Beneath this instruction is a block of data; output from it exactly the lines that run from the one containing "[cells in the" through the one containing "run 2 against", inclusive.

(Stored items from a collection)
________

Background: an optimization exercise with open tools, aiming at small area and a short achievable clock period. Do not read the settings as production practice. Where RTL was checked, it was by simulation tests only, not by an equivalence proof against the original. No functional check of the RTL was part of run 9. Power and IR drop assume default switching activity.

<file path="design.v">
module fpadder( input [15:0] A_59, input [15:0] B_59, input clk_59, input rst_59, output [15:0] C_59);
function [1:0] cmp_gt;   
  input [14:0] a, b;
  reg [15:0] G, E;
  integer i, k;
  begin
    G = {1'b0, a & ~b};
    E = {1'b1, ~((a & ~b) | (~a & b))};
    for (k = 1; k < 16; k = k * 2)
      for (i = 0; i + k < 16; i = i + 2 * k) begin
        G[i] = G[i + k] | (E[i + k] & G[i]);
        E[i] = E[i + k] & E[i];
      end
    cmp_gt = {G[0], E[0]};
  end
endfunction
wire [1:0] c15 = cmp_gt(A_59[14:0], B_59[14:0]);
wire [1:0] c5  = cmp_gt({10'd0, A_59[14:10]}, {10'd0, B_59[14:10]});
wire       zero = ~|{A_59, B_59};
wire [4:0] dab = A_59[14:10] - B_59[14:10];
wire [4:0] dba = B_59[14:10] - A_59[14:10];
wire [4:0] d   = c5[1] ? dab : dba;
reg        agb1, sa1, sb1;
reg [4:0]  e1;
reg [9:0]  fa1, fb1;
reg [3:0]  sh1;
always @(posedge clk_59) begin
  agb1 <= c15[1];
  sa1  <= A_59[15];
  sb1  <= B_59[15];
  e1   <= c5[1] ? A_59[14:10] : B_59[14:10];
  fa1  <= A_59[9:0];
  fb1  <= B_59[9:0];
  sh1  <= d[3:0] | {4{d[4] | zero}};
end
wire [9:0]  fs  = agb1 ? fb1 : fa1;
wire        sub = sa1 ^ sb1;
wire [10:0] y   = ({1'b1, fs} >> sh1) ^ {11{sub}};
reg        s2, sub2;
reg [4:0]  e2;
reg [9:0]  fg2;
reg [10:0] y2;
always @(posedge clk_59) begin
  s2   <= agb1 ? sa1 : sb1;
  sub2 <= sub;
  e2   <= e1;
  fg2  <= agb1 ? fa1 : fb1;
  y2   <= y;
end
wire [11:0] S = {2'b01, fg2} + {sub2, y2} + {11'd0, sub2};
reg        s3;
reg [4:0]  e3;
reg [11:0] S3;
always @(posedge clk_59) begin
  s3 <= s2; e3 <= e2; S3 <= S;
end
reg [3:0] m3;
always @(*) begin
  casez (S3[11:1])
    11'b1??????????: m3 = 4'd0;
    11'b01?????????: m3 = 4'd1;
    11'b001????????: m3 = 4'd2;
    11'b0001???????: m3 = 4'd3;
    11'b00001??????: m3 = 4'd4;
    11'b000001?????: m3 = 4'd5;
    11'b0000001????: m3 = 4'd6;
    11'b00000001???: m3 = 4'd7;
    11'b000000001??: m3 = 4'd8;
    11'b0000000001?: m3 = 4'd9;
    11'b00000000001: m3 = 4'd10;
    default:         m3 = 4'd1;
  endcase
end
wire [11:0] sl = S3 << {m3[3:1], 1'b0};
reg        s4, ma4, mb4;
reg [4:0]  e4;
reg [10:0] tn4;
always @(posedge clk_59) begin
  s4  <= s3;
  e4  <= e3 + 5'd1 - {1'b0, m3};
  ma4 <= m3[0];
  mb4 <= ~m3[0];
  tn4 <= ~sl[10:0];
end
wire [9:0] fo;
assign fo[4:0] = ~(ma4 ? tn4[4:0] : tn4[5:1]);
assign fo[9:5] = ~(mb4 ? tn4[10:6] : tn4[9:5]);
assign C_59 = {s4, e4, fo};
endmodule
</file>
<file path="flow/run.sh">
#!/bin/bash
# Standard layout with: ports buffered by plain buffers instead of delay cells;
# adders left to ABC instead of extracted into full/half-adder cells; a clock
# tree of smaller buffers without dummy loads.
set -euo pipefail
export BUFFER_PORTS_ARGS="-buffer_cell sky130_fd_sc_hd__buf_2"
export ADDER_MAP_FILE=
export CTS_ARGS="-sink_clustering_enable -repair_clock_nets -dont_use_dummy_load -root_buf sky130_fd_sc_hd__clkbuf_8 -buf_list sky130_fd_sc_hd__clkbuf_8"
bash standard.sh > standard_flow.log 2>&1
</file>
<file path="standard.sh">
#!/bin/bash
# synth_recipe.tcl (not shown) runs the flow's synth.tcl, then flattens the netlist and writes it again
# the make line also repeats each setting of config.mk as NAME=value (left out here)
make -C /OpenROAD-flow-scripts/flow DESIGN_CONFIG=/design/flow/config.mk WORK_HOME=/design/flow/orfs CLKGATE_MAP_FILE= SYNTH_SCRIPT=/design/flow/synth_recipe.tcl "${@:-finish}"
</file>
<file path="config.mk">
export PLATFORM = sky130hd
export DESIGN_NAME = fpadder
export DESIGN_NICKNAME = fpadder
export VERILOG_FILES = /design/flow/design.v
export SDC_FILE = /design/flow/constraint.sdc
export NUM_CORES = 4
export LEC_CHECK = 0
export ABC_AREA = 1
export CAP_MARGIN = 20
export CORE_MARGIN = 2
export CORE_UTILIZATION = 40
export SETUP_SLACK_MARGIN = 2.1
export SLEW_MARGIN = 20
</file>
<file path="constraint.sdc">
create_clock -name core_clock -period 3.8 [get_ports {clk_59}]
set_input_delay 0.7600 -clock core_clock [delete_from_list [all_inputs] [get_ports {clk_59}]]
set_output_delay 0.7600 -clock core_clock [all_outputs]
set_load 0.01 [all_outputs]
</file>
==> reports/results.ini, run 1 <==
[status]
status = complete, no violations

[synth]
async_flop_share = 0
synth_nets = 676
syn_area_um2 = 4680
synth_ff_type = dfxtp_1
synth_edf_count = 0
synth_cells = 642
ys_warn_count = 1
synth_seq_cells = 97
seq_area_frac_synth = 0.415
syn_area_per_cell_um2 = 7.29
ys_types = 38

[place]
pre_cts_ws_ps = 1590
io_buffers = 48
hpwlAfterDp_mm = 7.26
place_inst = 822
gp_congestion = 0.926

[grt]
use_met1 = 0.172
busiest_layer = met2
use_met3 = 0.0259
grt_pass1_wl_mm = 15.6
antenna_found_initial = 0
grt_use_met2 = 0.268
grt_max_degree = 27
grt_pass1_vias = 3743
grt_usage = 0.150
grt_remaining_overflow = 0

[clock_tree]
cts_sinks = 97
htreeDepth = 3
cts_tree = yes
clk_pin_slew_ps = 90
hold_buffers = 0
cts_inserted_buffers = 9
insertion_delay_ps = 360
clk_path_buf_depth = 2
clockRootBuffer = clkbuf_8

[detailed_routing]
routed_via_density = 4.74
drt_iter0_drc = 141
vias = 4016
wl_per_cell_um = 11.1
wirelength_mm = 9.37
drt_pass1_iterations = 4
ant_nets = 0
drc = 0

[die]
fp.coreArea_um2 = 11400
num_io_pins = 50
initial_core_util = 0.410
die_w_um = 112
dieHeight_um = 112
design.die.area_um2 = 12600
num_rows = 39

[critical_path]
startpoint_type = flop
cp.required_ps = 3040
worstPathCellList = mux2i_1 > buf_2
slowest_stage = dfxtp_4
endpoint_kind = output pin
cp_max_fo = 9
crit_buf_inv = 1
critical_path.max_stage_delay_ps = 400
critical_path_class = reg2out
cp.arrival_ps = 1080
r2r_cells = 9
crit_cells = 2
cp_top_family = flip-flops

[final_layout]
utilization = 0.479
fillers = 1148
area_delta_synth_final_pct = 16.9
fin_cells = 847
drive_gt1_frac = 0.230
multi_input_area_um2 = 2460
diodes = 0
regArea_um2 = 1960
layout.nets = 740

[min_path]
hold_path_class = reg2reg
worstHoldPathCells = 0

[timing]
setup_tns_ps = 0
holdWs_ps = 309
fin_crit_ps = 1840
finClkSkew_ps = 16.6
drv_slew = 0
relSlewSlack = 0.596
setup_ws_ps = 1960
setup_violations = 0
max_freq_mhz = 543
period_share = 0.485
worstMarginPinSlew_ps = 600
hold_viol = 0
rsz0062_at_grt = yes

[power_and_ir_drop]
p_leak_nw = 2.75
peakVddDrop_mv = 0.434
power_density_nw_per_um2 = 639

[job]
cap_violations = 0

[kinds of logic after synthesis]
kind of cell	after synthesis	share of synthesized area
AOI/OAI and AO/OA	100	0.117
muxes	8	0.0171
and+or+nand+nor	299	0.296
DFF	97	0.415
buffers and inverters	105	0.0936
xor gates and xnor gates	33	0.0618
[layer usage]
| metal | part of all wire | routed length [um] | vias up |
|---|---|---|---|
| met3 | 0.035 | 329 | 20 |
| met5 | 0 | 0 | - |
| met2 | 0.49 | 4620 | 83 |
| met1 | 0.44 | 4160 | 1760 |
| li1 | - | - | 2153 |
| met4 | 0.027 | 257 | 0 |
[what timing repair did]
item	CTS	global route
pin swaps	3	18
gates resized for setup	11	47
setup buffers	4	11
cloned	0	1
setup endpoints to repair	20	33
[power by group]
group | internal, mW | total, mW | switching [mW]
clock | 0.213 | 0.513 | 0.300
sequential | 1.31 | 1.48 | 0.172
combinational | 0.584 | 1.50 | 0.917
[worst register-to-register path: cells and delay by family, from the launching register on]
kind / cells / cell delay [ps]
buf+inv: 3 / 450
compound gates: 1 / 140
flops: 1 / 430
simple gates: 5 / 460
[metrics by stage]
step	instance area, um2	total power, mW
2_1_floorplan	4720	2.53
3_3_place_gp	5060	2.83
3_5_place_dp	5060	2.85
4_1_cts	5240	3.38
5_1_grt	5470	3.79
6_report	5470	3.49
[Yosys cell counts (6+ instances only)]
cell type  count  area [um2]
mux2i_1        8        80.1
nand3_1       20         100
a31oi_1        7        43.8
xnor2_1        8        70.1
nand2_1      172         646
nor2_2         9        56.3
inv_2          7        26.3
o21ai_0       41         205
dfxtp_1       97        1940
a21oi_1       20         100
nor2_1        45         169
nand4_1        8        50.1
inv_1         84         315
nor3_1         6        30.0
o21ai_1       19        95.1
xor2_1        25         219
nand2_2       11        68.8
nor4_1         7        43.8
[state kept, by name, indices dropped and copies added, names as in the netlist]
register	cells
S3	12
tn4	11
y2	11
fa1	10
fb1	10
fg2	10
e1	5
e2	5
e3	5
e4	5
sh1	4
agb1	1
ma4	1
mb4	1
s2	1
s3	1
s4	1
sa1	1
sb1	1
sub2	1
[area by class of cell]
type	count	area share
inverter	92	0.0659
sequential	97	0.358
multi-input combinational	441	0.451
tap	143	0.0327
clock buffer	9	0.0227
timing repair buffer	65	0.0698
[final timing paths]
| path | start | slack [ps] | to |
|---|---|---|---|
| min reg2reg | e2[2] | 310 | e3[2] |
| min | e2[2] | 310 | e3[2] |
| max | mb4 | 1960 | C_59[9] |
| max reg2reg | sh1[1] | 2220 | y2[1] |
[cells in the final DEF (no fill, tap or decap), types with 5 or more instances in the layout]
cell      netlist  routed
a21oi_1        20      19
a31oi_1         7       7
buf_2           2      47
buf_4           1      16
clkbuf_8        0       9
dfxtp_1        97      90
inv_1          84      76
inv_2           7      12
mux2i_1         8       8
nand2_1       172     161
nand2_2        11      20
nand2_4         5       8
nand3_1        20      18
nand3b_1        5       5
nand4_1         8       8
nor2_1         45      38
nor2_2          9       8
nor2_4          1       9
nor3_1          6       5
nor4_1          7       7
o21ai_0        41      35
o21ai_1        19      22
xnor2_1         8       8
xor2_1         25      25
==> run 2, diff against run 1 <==
--- a/config.mk
+++ b/config.mk
@@ -10,4 +10,4 @@
 export CORE_MARGIN = 2
 export CORE_UTILIZATION = 40
-export SETUP_SLACK_MARGIN = 2.1
+export SETUP_SLACK_MARGIN = 1.7
 export SLEW_MARGIN = 20
==> run 2 against run 1 <==
Effect of this change: sequential power barely moved; synthesized area did not move; wire length fell by 3.7%.
==> reports/results.ini, run 2 <==
[final_layout]
largest_reg_flops = 12  ; unchanged
finalInstanceArea_um2 = 5150  ; -5.7%
diodes = 0  ; unchanged
largest_register = S3
layout.nets = 725  ; -2.0%
fin_cells = 832  ; -1.8%
fillers = 1196  ; +4.2%
area_delta_synth_final_pct = 10.2
layout_commonest_cell = nand2_1
final_cell_mix = 172 x nand2_1, 97 x dfxtp_1, 83 x inv_1, 48 x buf_2, 45 x nor2_1
largestRegisters = S3 (12), tn4 (11), y2 (11)
drive_gt1_frac = 0.155  ; -0.0748

[clock_tree]
cts_inserted_buffers = 9  ; unchanged
clockRootBuffer = clkbuf_8
insertion_delay_ps = 360  ; about the same
clk_pin_slew_ps = 90  ; about the same
cts_sinks = 97  ; unchanged
cts_tree = yes
hold_buffers = 0  ; unchanged
clk_path_buf_depth = 2  ; unchanged
htreeDepth = 3  ; unchanged

[critical_path]
r2r-end = e4[3]
cp.arrival_ps = 1210  ; +130 ps
endpoint_kind = output pin
cp-startpoint = mb4
endpoint = C_59[9]
rrSetupSlack_ps = 1970  ; -250 ps
r2r_cells = 12  ; +3
cp.required_ps = 3040  ; about the same
reg2reg_from = S3[8]
critical_path_class = reg2out
startpoint_type = flop
cp_max_fo = 9  ; unchanged

[die]
initial_core_util = 0.410  ; unchanged
num_io_pins = 50  ; unchanged
num_rows = 39  ; unchanged
fp.coreArea_um2 = 11400  ; unchanged
design.die.area_um2 = 12600  ; unchanged
dieHeight_um = 112  ; unchanged
die_w_um = 112  ; unchanged

[timing]
hold_viol = 0  ; unchanged
finClkSkew_ps = 21.6  ; +5.00 ps
setup_violations = 0  ; unchanged
rsz0062_at_grt = no
relSlewSlack = 0.615  ; +0.0189
period_share = 0.517  ; +0.0328
worstMarginPinSlew_ps = 572  ; -28.0 ps
drv_slew = 0  ; unchanged
fin_crit_ps = 1970  ; +125 ps
setup_tns_ps = 0  ; unchanged
max_freq_mhz = 509  ; -6.3%

[synth]
async_flop_share = 0  ; unchanged
synth_cells = 642  ; unchanged
yosys.area.top_type = dfxtp_1
syn_area_um2 = 4680  ; unchanged
ys_types = 38  ; unchanged
netlist.area_leader.share = 0.415  ; unchanged
ys_warn_count = 1  ; unchanged
syn_area_per_cell_um2 = 7.29  ; unchanged
seq_area_frac_synth = 0.415  ; unchanged
synth_nets = 676  ; unchanged
netlist_top_cells_count = 172 x nand2_1, 97 x dfxtp_1, 84 x inv_1
synth_ff_type = dfxtp_1
yosys-top-cells-area = dfxtp_1 42%, nand2_1 14%, inv_1 6.7%, xor2_1 4.7%, o21ai_0 4.4%
yosysMostFrequentCell = nand2_1
synth_edf_count = 0  ; unchanged
synth_seq_cells = 97  ; unchanged

[detailed_routing]
drt_iter0_drc = 128  ; -9.2%
ant_nets = 0  ; unchanged
vias = 3932  ; -2.1%
wl_per_cell_um = 10.8  ; -1.9%
drt_pass1_iterations = 5  ; +1
drc = 0  ; unchanged
wirelength_mm = 9.02  ; -3.7%
routed_via_density = 4.73  ; -0.33%

[power_and_ir_drop]
peakVddDrop_mv = 0.356  ; -18%
power_density_nw_per_um2 = 645  ; +1.1%
p_leak_nw = 2.65  ; -3.6%

[grt]
grt_max_degree = 27  ; unchanged
antenna_found_initial = 0  ; unchanged
grt_pass1_wl_mm = 15.7  ; +0.57%
grt_remaining_overflow = 0  ; unchanged
grt_pass1_vias = 3612  ; -3.5%
grt_usage = 0.151  ; +0.00111

[job]
cap_violations = 0  ; unchanged

[place]
hpwlAfterDp_mm = 7.33  ; +0.95%
io_buffers = 48  ; unchanged
place_area_um2 = 5020  ; -0.77%
gp_congestion = 0.939  ; +1.5%
place_inst = 822  ; unchanged

[min_path]
hold_path_class = reg2reg

[status]
status = complete, no violations

run 2: changes by cell type in the layout (fill, tap and decap cells not counted), sizes merged:
cell,change
clkinv,+1
buf,-14
nand2,-1
clkinvlp,-1
run 2: worst min path at each step:
stage	from	end	slack (ps)	cells after the start
finish	e1[3]	e2[3]	310	0
global route	e1[3]	e2[3]	320	0
CTS	e1[3]	e2[3]	310	0
detailed placement	e1[1]	e2[1]	310	0
global placement	s3	s4	310	0
floorplan	e1[0]	e2[0]	310	0
run 2: cells by family (layout without fill, tap and decap cells):
family | Yosys count | count (layout) | synth area share
and+or+nand+nor | 299 | 299 | 0.296
muxes | 8 | 8 | 0.0171
buffers and inverters | 105 | 152 | 0.0936
AOI/OAI and AO/OA | 100 | 100 | 0.117
xor gates and xnor gates | 33 | 33 | 0.0618
DFF | 97 | 97 | 0.415
run 2: repair_timing:
item,4_1_cts,5_1_grt
endpoints found under the hold margin,0,0
setup endpoints to repair,0,2
gates resized for setup,0,2
setup buffers,0,1
run 2: cell type report:
type,count,area (um2),area share
clock buffer,9,124,0.0240
inverter,92,349,0.0677
multi-input combinational,440,2300,0.446
sequential,97,1940,0.377
tap,143,179,0.0347
timing repair buffer,51,263,0.0510
run 2: report_power, final:
| group | internal [mW] | switching, mW |
|---|---|---|
| registers | 1.29 | 0.156 |
| clock network | 0.212 | 0.293 |
| logic | 0.508 | 0.866 |
run 2: worst max-delay path: stages, from the launching register on:
cell and delay [ps]:
dfxtp_1 480, mux2i_1 240, buf_2 150
run 2: metal layers:
layer | global-route usage | vias to the layer above | routed length, um
met2 | 0.263 | 74 | 4380
met3 | 0.0319 | 16 | 315
li1 | - | 2122 | -
met1 | 0.180 | 1720 | 4100
met4 | 0.0683 | 0 | 223
met5 | 0 | - | 0
run 2: through the flow:
step	setup slack [ps]	power [mW]	util	hold slack, ps
2_1_floorplan	2030	2.53	-	310
3_3_place_gp	1630	2.82	0.440	310
3_5_place_dp	1580	2.85	0.440	312
4_1_cts	1800	3.36	0.450	308
5_1_grt	1710	3.64	0.451	323
6_report	1830	3.33	0.451	305
==> run 3, diff against run 2 <==
--- a/config.mk
+++ b/config.mk
@@ -9,5 +9,5 @@
 export CAP_MARGIN = 20
 export CORE_MARGIN = 2
-export CORE_UTILIZATION = 40
-export SETUP_SLACK_MARGIN = 1.7
+export CORE_UTILIZATION = 65
+export SETUP_SLACK_MARGIN = 1.9
 export SLEW_MARGIN = 20
==> run 3 against run 2 <==
Effect of this change: worst setup slack improved by 130 ps; sequential power hardly changed; die area down 37%; register-to-register slack better by 80 ps; final area up 0.46%; critical endpoint unchanged; still clean; largest power group unchanged; power grew 1.3%; wire length grew 1.7%.
==> reports/results.ini, run 3 <==
[critical_path]
startpoint_type = flop
cp.required_ps = 3040  ; about the same
critical_path_class = reg2out
critical_path.max_stage_delay_ps = 410  ; -70 ps
cp_max_fo = 9  ; unchanged
r2r_cells = 10  ; -2
rrSetupSlack_ps = 2050  ; +80 ps
cp-startpoint = mb4
worstPathCellList = mux2i_1 > buf_2
endpoint_kind = output pin
cp_top_family = flip-flops
reg2reg_from = agb1
r2r-end = y2[0]
cp.arrival_ps = 1080  ; -130 ps
slowest_stage = dfxtp_2
crit_buf_inv = 1  ; unchanged
crit_cells = 2  ; unchanged

[detailed_routing]
drt_iter0_drc = 185  ; +45%
wl_per_cell_um = 11.6  ; +7.1%
drc = 0  ; unchanged
ant_nets = 0  ; unchanged
routed_via_density = 5.13  ; +8.6%
vias = 4054  ; +3.1%
wirelength_mm = 9.18  ; +1.7%
drt_pass1_iterations = 5  ; unchanged

[timing]
setup_tns_ps = 0  ; unchanged
holdWs_ps = 331  ; +26.4 ps
finClkSkew_ps = 21.6  ; -0.0110 ps
relSlewSlack = 0.686  ; +0.0704
worstMarginPinSlew_ps = 470  ; -102 ps
hold_viol = 0  ; unchanged
max_freq_mhz = 544  ; +7.0%
setup_violations = 0  ; unchanged
rsz0062_at_grt = no
fin_crit_ps = 1840  ; -128 ps
drv_slew = 0  ; unchanged
period_share = 0.484  ; -0.0337

[final_layout]
final_cell_mix = 172 x nand2_1, 95 x dfxtp_1, 83 x inv_1, 48 x buf_2, 44 x nor2_1
layout.nets = 730  ; +0.69%
fillers = 546  ; -54%
largest_reg_flops = 12  ; unchanged
multi_input_area_um2 = 2340  ; +1.9%
largestRegisters = S3 (12), tn4 (11), y2 (11)
area_delta_synth_final_pct = 10.7
layout_commonest_cell = nand2_1
largest_register = S3
drive_gt1_frac = 0.166  ; +0.0104
fin_cells = 790  ; -5.0%
regArea_um2 = 1950  ; +0.26%
diodes = 0  ; unchanged

[clock_tree]
htreeDepth = 3  ; unchanged
cts_sinks = 97  ; unchanged
cts_tree = yes
cts_inserted_buffers = 9  ; unchanged
clk_path_buf_depth = 2  ; unchanged
clk_pin_slew_ps = 80  ; about the same
hold_buffers = 0  ; unchanged
clockRootBuffer = clkbuf_8
insertion_delay_ps = 350  ; about the same

[synth]
ys_warn_count = 1  ; unchanged
synthAdderAreaFrac = 0  ; unchanged
netlist.area_leader.share = 0.415  ; unchanged
synth_edf_count = 0  ; unchanged
syn_area_um2 = 4680  ; unchanged
yosys.area.top_type = dfxtp_1
yosys-top-cells-area = dfxtp_1 42%, nand2_1 14%, inv_1 6.7%, xor2_1 4.7%, o21ai_0 4.4%
yosysMostFrequentCell = nand2_1
synth-xor-area-share = 0.0618  ; unchanged
ys_types = 38  ; unchanged
async_flop_share = 0  ; unchanged
synth_ff_type = dfxtp_1
synth_seq_cells = 97  ; unchanged
synth_cells = 642  ; unchanged
synth_nets = 676  ; unchanged
syn_area_per_cell_um2 = 7.29  ; unchanged
synth_top_family_by_area = simple AND/OR/NAND/NOR gates
synthSimpleGateAreaFrac = 0.296  ; unchanged
synth.mux.area_fraction = 0.0171  ; unchanged
synth_compound_area_frac = 0.117  ; unchanged
netlist_top_cells_count = 172 x nand2_1, 97 x dfxtp_1, 84 x inv_1
seq_area_frac_synth = 0.415  ; unchanged

[grt]
grt_usage = 0.241  ; +0.0893
grt_pass1_wl_mm = 14.8  ; -5.9%
grt_max_degree = 27  ; unchanged
grt_pass1_vias = 3501  ; -3.1%
grt_remaining_overflow = 0  ; unchanged
antenna_found_initial = 0  ; unchanged

[min_path]
hold_start = e2[2]
holdPathEnd = e3[2]
hold_path_class = reg2reg
worstHoldPathCells = 0  ; unchanged

[job]
cap_violations = 0  ; unchanged

[place]
hpwlAfterDp_mm = 7.17  ; -2.2%
gp_congestion = 0.945  ; +0.56%
io_buffers = 48  ; unchanged
place_inst = 775  ; -5.7%

[die]
num_io_pins = 50  ; unchanged
die_w_um = 88.8  ; -21%
dieHeight_um = 88.8  ; -21%
fp.coreArea_um2 = 6870  ; -40%
num_rows = 30  ; -23%
initial_core_util = 0.681  ; +0.271
design.die.area_um2 = 7890  ; -37%

[power_and_ir_drop]
peakVddDrop_mv = 0.248  ; -30%
finalPower_mw = 3.37  ; +1.3%
power_density_nw_per_um2 = 651  ; +0.82%
p_leak_nw = 2.68  ; +1.3%

[status]
status = complete, no violations

[run 3: where the power goes]
part | internal (mW) | leakage, nW | total, mW | switching [mW]
clock network | 0.213 | 0.0647 | 0.500 | 0.287
logic | 0.523 | 1.80 | 1.41 | 0.890
registers | 1.30 | 0.818 | 1.46 | 0.162
total | 2.03 | 2.68 | 3.37 | 1.34
[run 3: logic make-up (layout without fill, tap and decap cells)]
| group | after synthesis | after routing |
|---|---|---|
| AOI/OAI and AO/OA | 100 | 100 |
| xor gates and xnor gates | 33 | 33 |
| muxes | 8 | 8 |
| DFF | 97 | 97 |
| buffers and inverters | 105 | 156 |
| and+or+nand+nor | 299 | 300 |
[run 3: worst max path at each step]
stage          slack (ps)  endpoint
3_3_place_gp         1640    sh1[2]
4_1_cts              1920    sh1[2]
5_1_grt              1830    sh1[2]
3_5_place_dp         1560    sh1[2]
6_report             1960   C_59[9]
2_1_floorplan        2030    sh1[0]
[run 3: area by class of cell]
type                            instances  area share
Tap cell                               96      0.0232
Multi-Input combinational cell        441       0.452
Timing Repair Buffer                   55      0.0573
Sequential cell                        97       0.376
Inverter                               92      0.0674
Clock buffer                            9      0.0239
[run 3: metrics by stage]
stage          area [um2]  setup WS (ps)  utilization
6_report             5180           1960        0.754
3_5_place_dp         4960           1560        0.722
4_1_cts              5090           1920        0.741
5_1_grt              5180           1830        0.754
3_3_place_gp         4960           1640        0.722
2_1_floorplan        4680           2030            -
[run 3: routing by layer]
layer,share of wire,wire [um],vias to the layer above,GRT usage
met2,0.50,4560,104,0.425
met1,0.45,4120,1793,0.302
met4,0.013,118,0,0.0799
met5,0,0,-,0
li1,-,-,2145,-
met3,0.042,383,12,0.0326
[run 3: what timing repair did]
| action | in CTS | in global routing |
|---|---|---|
| gates cloned | 0 | 1 |
| gates resized for setup | 2 | 10 |
| setup buffers | 0 | 5 |
| endpoints found under the setup margin | 8 | 12 |
| pin swaps | 0 | 3 |
[run 3: worst reg2reg max path, cell delays in order, from the launching register on]
cell and delay [ps]:
dfxtp_1 340, buf_6 200, clkinvlp_4 180, o21ai_0 250
nand2_1 70, o21ai_0 140, nor2_1 80, o21ai_1 180
nand3_1 90, nand2_1 70, nand2_1 60
==> run 4, diff against run 3 <==
--- a/config.mk
+++ b/config.mk
@@ -7,7 +7,8 @@
 export LEC_CHECK = 0
 export ABC_AREA = 1
+export ABC_CLOCK_PERIOD_IN_PS = 1500
 export CAP_MARGIN = 20
 export CORE_MARGIN = 2
-export CORE_UTILIZATION = 65
+export CORE_UTILIZATION = 40
 export SETUP_SLACK_MARGIN = 1.9
 export SLEW_MARGIN = 20
==> run 4 against run 3 <==
Effect of this change: still clean on timing, DRC and antenna; non-clock buffer count down 1; wire length down 2.0%; combinational power hardly changed; largest power group unchanged.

________

### ANSWER TO THIS EXERCISE:
[cells in the final DEF (no fill, tap or decap), types with 5 or more instances in the layout]
cell      netlist  routed
a21oi_1        20      19
a31oi_1         7       7
buf_2           2      47
buf_4           1      16
clkbuf_8        0       9
dfxtp_1        97      90
inv_1          84      76
inv_2           7      12
mux2i_1         8       8
nand2_1       172     161
nand2_2        11      20
nand2_4         5       8
nand3_1        20      18
nand3b_1        5       5
nand4_1         8       8
nor2_1         45      38
nor2_2          9       8
nor2_4          1       9
nor3_1          6       5
nor4_1          7       7
o21ai_0        41      35
o21ai_1        19      22
xnor2_1         8       8
xor2_1         25      25
==> run 2, diff against run 1 <==
--- a/config.mk
+++ b/config.mk
@@ -10,4 +10,4 @@
 export CORE_MARGIN = 2
 export CORE_UTILIZATION = 40
-export SETUP_SLACK_MARGIN = 2.1
+export SETUP_SLACK_MARGIN = 1.7
 export SLEW_MARGIN = 20
==> run 2 against run 1 <==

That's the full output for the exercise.